Cell and gene therapies, such as chimeric antigen receptor T cell therapies (CAR-T), have led to some miraculous cures that are transforming the clinical landscape for treating certain types of tumors, such as B cell lymphomas and various blood cancers. Despite its great promise, many barriers continue to limit the effectiveness of CAR-T therapies. One of the largest barriers is developing reliable potency assays for these cell-based medicines, which by nature are highly heterogeneous. An engineered lot will inevitably have a distribution of growth properties, cytolytic activity, gene expression patterns, and secretion profiles, and it is not clear which cell subpopulations are most correlated with positive clinical outcomes. Since each lot of drug uses a patient’s own cells, drug testing must be performed on every patient, which magnifies the need for reliable potency assays. In this talk, I will summarize the current status and future directions of the field of quality control analysis of cell based medicines, while focusing on the emergence of single cell based functional screening tools that can measure the cytolytic properties of individual T cells.

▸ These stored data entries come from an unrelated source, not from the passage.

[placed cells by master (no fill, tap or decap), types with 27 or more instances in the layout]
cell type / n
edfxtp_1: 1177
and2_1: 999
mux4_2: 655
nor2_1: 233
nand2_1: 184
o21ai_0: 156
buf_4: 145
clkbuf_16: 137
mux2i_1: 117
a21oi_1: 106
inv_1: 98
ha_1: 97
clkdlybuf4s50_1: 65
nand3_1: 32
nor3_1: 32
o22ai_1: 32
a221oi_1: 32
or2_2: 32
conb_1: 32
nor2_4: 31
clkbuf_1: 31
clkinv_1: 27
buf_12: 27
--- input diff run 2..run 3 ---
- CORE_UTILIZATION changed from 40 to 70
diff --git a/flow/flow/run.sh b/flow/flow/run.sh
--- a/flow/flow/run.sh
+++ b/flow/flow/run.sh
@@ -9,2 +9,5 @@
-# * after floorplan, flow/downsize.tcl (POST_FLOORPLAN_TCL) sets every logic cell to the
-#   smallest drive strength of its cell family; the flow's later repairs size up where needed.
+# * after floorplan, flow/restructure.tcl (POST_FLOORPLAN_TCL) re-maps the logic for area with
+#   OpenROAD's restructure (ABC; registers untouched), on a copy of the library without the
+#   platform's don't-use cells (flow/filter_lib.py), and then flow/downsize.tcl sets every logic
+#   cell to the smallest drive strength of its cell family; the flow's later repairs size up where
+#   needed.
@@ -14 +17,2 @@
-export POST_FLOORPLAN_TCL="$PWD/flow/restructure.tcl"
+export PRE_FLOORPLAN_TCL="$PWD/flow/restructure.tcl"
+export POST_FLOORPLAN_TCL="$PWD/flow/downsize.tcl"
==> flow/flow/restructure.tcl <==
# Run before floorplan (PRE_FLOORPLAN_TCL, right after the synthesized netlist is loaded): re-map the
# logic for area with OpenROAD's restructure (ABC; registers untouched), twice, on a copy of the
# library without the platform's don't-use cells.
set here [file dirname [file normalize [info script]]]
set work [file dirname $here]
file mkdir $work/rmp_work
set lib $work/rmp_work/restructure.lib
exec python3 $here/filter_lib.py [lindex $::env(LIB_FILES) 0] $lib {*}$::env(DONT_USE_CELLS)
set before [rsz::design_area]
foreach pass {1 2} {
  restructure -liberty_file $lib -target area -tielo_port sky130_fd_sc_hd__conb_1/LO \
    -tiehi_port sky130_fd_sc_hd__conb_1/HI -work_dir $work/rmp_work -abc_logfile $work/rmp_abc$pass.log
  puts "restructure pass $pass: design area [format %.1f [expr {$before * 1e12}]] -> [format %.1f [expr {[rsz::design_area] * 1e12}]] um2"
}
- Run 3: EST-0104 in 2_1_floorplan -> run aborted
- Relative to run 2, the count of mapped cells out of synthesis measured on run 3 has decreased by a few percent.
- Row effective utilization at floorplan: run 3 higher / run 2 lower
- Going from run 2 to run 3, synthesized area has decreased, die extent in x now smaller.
Background: an optimization exercise with open tools, aiming at small area and a short achievable clock period. Do not read the settings as production practice.
Power and IR drop assume default switching activity.

==> flow/design.v (excerpt) <==
module fpu_top (
	input  logic                        clk,
	input  logic                        arst_n,
	input  logic [fpu_pkg::FLOAT_W-1:0] opa,
	input  logic [fpu_pkg::FLOAT_W-1:0] opb,
	input  logic [1:0]                  fpu_op,    
	input  logic [1:0]                  rmode,     
	output logic [fpu_pkg::FLOAT_W-1:0] out,
	output logic                        inf,
	output logic                        snan,
	output logic                        qnan,
	output logic                        ine,
	output logic                        overflow,
	output logic                        underflow,
	output logic                        zero
);
Size: about 3,600 cells after synthesis, about 31,000 um^2 of cells after synthesis.
==> module addsub_prenorm, before the edit <==
module addsub_prenorm (
	input  logic [31:0] opa,
	input  logic [31:0] opb,
	input  logic        is_mul,
	input  logic        is_sub,
	input  logic [1:0]  rmode,
	output logic [27:0] row0,
	output logic [27:0] row1,
	output logic [7:0]  exp_big,
	output logic        sign_as,
	output logic        zero_sign
);
	logic        sa, sb_eff, eff_sub, a_big, az, bz, en;
	logic [7:0]  ea, eb, exp_diff;
	logic [23:0] ma, mb, m_big, m_small;
	logic [49:0] shifted;
	logic [26:0] small_al;
	assign sa      = opa[31];
	assign sb_eff  = opb[31] ^ is_sub;
	assign eff_sub = sa ^ sb_eff;
	assign ea      = opa[30:23];
	assign eb      = opb[30:23];
	assign az      = (ea == '0);
	assign bz      = (eb == '0);
	assign ma      = az ? 24'b0 : {1'b1, opa[22:0]};   
	assign mb      = bz ? 24'b0 : {1'b1, opb[22:0]};
	assign en      = ~is_mul;
	assign a_big    = ({ea, ma[22:0]} >= {eb, mb[22:0]});
	assign m_big    = a_big ? ma : mb;
	assign m_small  = a_big ? mb : ma;
	assign exp_diff = a_big ? ea - eb : eb - ea;
	assign shifted  = {m_small, 26'b0} >> exp_diff;
	assign small_al = (exp_diff > 8'd26) ? {26'b0, |m_small}
	                                     : {shifted[49:24], |shifted[23:0]};
	assign row0 = en ? {1'b0, m_big, 2'b00, eff_sub} : '0;
	assign row1 = en ? {eff_sub, small_al ^ {27{eff_sub}}} : '0;
	assign exp_big   = a_big ? ea : eb;
	assign sign_as   = a_big ? sa : sb_eff;
	assign zero_sign = eff_sub ? (rmode == RM_DOWN) : sa;   
endmodule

In particular, I will summarize our recent results on a platform that we are developing at Celldom, which uses a high density microwell array and high throughput image analysis techniques to analyze the statistical distribution of T-cell cytolytic properties across a range of effector to target ratios (E:T). I will also describe the applications of our functional single cell screening tools in other applications, such as BCR and TCR discovery, cell line development, and drug resistance testing for applications in patient stratification.
1. Discuss the different types of quality control metrics and manufacturing controls required for hetereogeneous cell based medicines.
2. Discuss the importance of multi-parameter methods for characterizing single effector cells in cocultures.
3. Describe the importance of quantifying rare cell responses in a sample, and their effect on clinical outcomes.